PROBLEM STATEMENT
Among the records below, which lines contain the string "fields"? Report them.

DATA UNDER STUDY

= = = =

==> src/flash_mode_pkg.sv <==
// package: offsets, field layout and reset values of the flash mode select block
`default_nettype none
package flash_mode_pkg;
  // ****************************************
  // address map
  // ****************************************
  localparam logic [15:0] MODE_SELECT_IO_ADDR = 16'hff0f;
  localparam logic [15:0] SEG_CTRL_PROG_ADDR  = 16'h0000;
  // ****************************************
  // segment control fields
  // ****************************************
  localparam int SEG_SEL_MSB    = 15;
  localparam int SEG_SEL_LSB    = 8;
  localparam int RESERVED_BIT   = 7;
  localparam int KEY_HI_BIT     = 6;
  localparam int KEY_LO_BIT     = 5;
  localparam int VERIFY_HI_BIT  = 4;
  localparam int VERIFY_LO_BIT  = 3;
  localparam int WR_ERASE_MSB   = 2;
  localparam int WR_ERASE_LSB   = 1;
  localparam int EXECUTE_BIT    = 0;
  localparam logic [15:0] SEG_CTRL_MASK  = 16'hff7f;
  localparam logic [15:0] SEG_CTRL_RESET = 16'h0000;
  // ****************************************
  // read data
  // ****************************************
  localparam logic [15:0] PROG_RDATA_RESET = 16'h0000;
  localparam logic [15:0] IO_RDATA_RESET   = 16'h0000;
  localparam logic [15:0] IO_RDATA_VALUE   = 16'h0000;
  // ****************************************
  // modes
  // ****************************************
  typedef enum logic {
    MODE_ARRAY    = 1'b0,
    MODE_REGISTER = 1'b1
  } flash_mode_t;
  localparam flash_mode_t MODE_RESET = MODE_ARRAY;
endpackage
`default_nettype wire

==> src/flash_mode_select.sv <==
// flash mode select: io-space mode switch and program-space register overlay
`default_nettype none
// Function
// - any io write to the mode location selects register mode, data ignored; the mode is kept when io_rd_i is also high
// - any io read of the mode location selects array mode, data undefined; the mode is kept when io_wr_i is also high
// - segment control reachable only in register mode, else array is accessed
// - segment control at program address zero with its documented fields
// - reset clears all segment control fields; mode location has no defined value
module flash_mode_select (
  // clock and reset
  input  wire logic        mclk_i,
  input  wire logic        rstn_i,
  input  wire logic        ce_i,
  // io space access
  input  wire logic        io_rd_i,
  input  wire logic        io_wr_i,
  input  wire logic [15:0] io_addr_i,
  output logic      [15:0] io_rdata_o,
  // program space access
  input  wire logic        prog_rd_i,
  input  wire logic        prog_wr_i,
  input  wire logic [15:0] prog_addr_i,
  input  wire logic [15:0] prog_wdata_i,
  output logic      [15:0] prog_rdata_o,
  // flash array side
  output logic             array_rd_o,
  output logic             array_wr_o,
  input  wire logic [15:0] array_rdata_i,
  // control fields to programming logic
  output logic             register_mode_o,
  output logic      [7:0]  segment_select_bits_o,
  output logic             unlock_key_hi_o,
  output logic             unlock_key_lo_o,
  output logic             verify_ctl_hi_o,
  output logic             verify_ctl_lo_o,
  output logic      [1:0]  write_erase_o,
  output logic             execute_bit_o
);
  // ****************************************
  // access decode helpers
  // ****************************************
  typedef enum logic [1:0] {
    IO_IDLE  = 2'b00,
    IO_READ  = 2'b01,
    IO_WRITE = 2'b10,
    IO_BOTH  = 2'b11
  } io_access_t;

  // full address compare
  function automatic logic addr_match(input logic [15:0] a, input logic [15:0] b);
    addr_match = (a == b);
  endfunction

  // kind of io access from the two strobes
  function automatic io_access_t io_access_kind(input logic wr, input logic rd);
    io_access_t kind;
    case ({wr, rd})
      2'b01: begin
        kind = IO_READ;
      end
      2'b10: begin
        kind = IO_WRITE;
      end
      2'b11: begin
        kind = IO_BOTH;
      end
      default: begin
        kind = IO_IDLE;
      end
    endcase
    io_access_kind = kind;
  endfunction

  // segment control overlay hit
  function automatic logic overlay_hit(input flash_mode_pkg::flash_mode_t m,
                                       input logic [15:0]             a);
    overlay_hit = (m == flash_mode_pkg::MODE_REGISTER) &&
                  addr_match(a, flash_mode_pkg::SEG_CTRL_PROG_ADDR);
  endfunction

  // ****************************************
  // io access decode
  // ****************************************
  logic       mode_hit;
  io_access_t io_kind;

  assign mode_hit = addr_match(io_addr_i, flash_mode_pkg::MODE_SELECT_IO_ADDR);
  assign io_kind  = io_access_kind(io_wr_i, io_rd_i);

  // ****************************************
  // mode flag
  // ****************************************
  flash_mode_pkg::flash_mode_t mode;
  flash_mode_pkg::flash_mode_t next_mode;

  always_comb begin
    next_mode = mode;
    if (ce_i && mode_hit) begin
      case (io_kind)
        IO_WRITE: begin
          next_mode = flash_mode_pkg::MODE_REGISTER;
        end
        IO_READ: begin
          next_mode = flash_mode_pkg::MODE_ARRAY;
        end
        default: begin
          // both strobes together change nothing
          next_mode = mode;
        end
      endcase
    end
  end

  // single flag, arbitrary reset value
  always_ff @(posedge mclk_i or negedge rstn_i) begin
    if (!rstn_i) begin
      mode <= flash_mode_pkg::MODE_RESET;
    end else begin
      mode <= next_mode;
    end
  end

  // ****************************************
  // io read data
  // ****************************************
  logic [15:0] io_rdata;
  logic [15:0] next_io_rdata;

  // fixed word, value undefined
  always_comb begin
    next_io_rdata = io_rdata;
    if (ce_i && mode_hit && (io_kind == IO_READ)) begin
      next_io_rdata = flash_mode_pkg::IO_RDATA_VALUE;
    end
  end

  always_ff @(posedge mclk_i or negedge rstn_i) begin
    if (!rstn_i) begin
      io_rdata <= flash_mode_pkg::IO_RDATA_RESET;
    end else begin
      io_rdata <= next_io_rdata;
    end
  end

  assign io_rdata_o = io_rdata;

  // ****************************************
  // program space decode
  // ****************************************
  logic        reg_sel;
  logic        seg_wr;
  logic [15:0] seg_ctrl;

  // overlay only in register mode
  assign reg_sel = overlay_hit(mode, prog_addr_i);
  assign seg_wr  = prog_wr_i && reg_sel;

  // ****************************************
  // segment control register
  // ****************************************
  flash_seg_ctrl_reg flash_seg_ctrl_reg_i (
    .mclk_i  (mclk_i),
    .rstn_i  (rstn_i),
    .ce_i    (ce_i),
    .wr_i    (seg_wr),
    .wdata_i (prog_wdata_i),
    .value_o (seg_ctrl)
  );

  // ****************************************
  // array requests
  // ****************************************
  // overlay hides the array at address zero
  assign array_rd_o = prog_rd_i && !reg_sel;
  assign array_wr_o = prog_wr_i && !reg_sel;

  // ****************************************
  // program read data
  // ****************************************
  logic [15:0] prog_rdata;
  logic [15:0] next_prog_rdata;

  always_comb begin
    next_prog_rdata = prog_rdata;
    if (ce_i && prog_rd_i) begin
      if (reg_sel) begin
        next_prog_rdata = seg_ctrl;
      end else begin
        next_prog_rdata = array_rdata_i;
      end
    end
  end

  always_ff @(posedge mclk_i or negedge rstn_i) begin
    if (!rstn_i) begin
      prog_rdata <= flash_mode_pkg::PROG_RDATA_RESET;
    end else begin
      prog_rdata <= next_prog_rdata;
    end
  end

  assign prog_rdata_o = prog_rdata;

  // ****************************************
  // field outputs
  // ****************************************
  assign register_mode_o       = (mode == flash_mode_pkg::MODE_REGISTER);

  // segment control fields
  assign segment_select_bits_o =
    seg_ctrl[flash_mode_pkg::SEG_SEL_MSB:flash_mode_pkg::SEG_SEL_LSB];
  assign unlock_key_hi_o       = seg_ctrl[flash_mode_pkg::KEY_HI_BIT];
  assign unlock_key_lo_o       = seg_ctrl[flash_mode_pkg::KEY_LO_BIT];
  assign verify_ctl_hi_o       = seg_ctrl[flash_mode_pkg::VERIFY_HI_BIT];
  assign verify_ctl_lo_o       = seg_ctrl[flash_mode_pkg::VERIFY_LO_BIT];
  assign write_erase_o         =
    seg_ctrl[flash_mode_pkg::WR_ERASE_MSB:flash_mode_pkg::WR_ERASE_LSB];
  assign execute_bit_o         = seg_ctrl[flash_mode_pkg::EXECUTE_BIT];

endmodule
`default_nettype wire

==> src/flash_seg_ctrl_reg.sv <==
// segment control register storage
`default_nettype none
module flash_seg_ctrl_reg (
  // clock and reset
  input  wire logic        mclk_i,
  input  wire logic        rstn_i,
  input  wire logic        ce_i,
  // write port
  input  wire logic        wr_i,
  input  wire logic [15:0] wdata_i,
  // contents
  output logic      [15:0] value_o
);
  logic [15:0] value;
  logic [15:0] next_value;

  always_comb begin
    next_value = value;
    if (ce_i && wr_i) begin
      next_value = wdata_i & flash_mode_pkg::SEG_CTRL_MASK;
    end
  end

  // reset clears every defined field
  always_ff @(posedge mclk_i or negedge rstn_i) begin
    if (!rstn_i) begin
      value <= flash_mode_pkg::SEG_CTRL_RESET;
    end else begin
      value <= next_value;
    end
  end

  assign value_o = value;
endmodule
`default_nettype wire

= = = =

OUTPUT OF THE TASK
  // segment control fields
// - segment control at program address zero with its documented fields
// - reset clears all segment control fields; mode location has no defined value
  // control fields to programming logic
  // segment control fields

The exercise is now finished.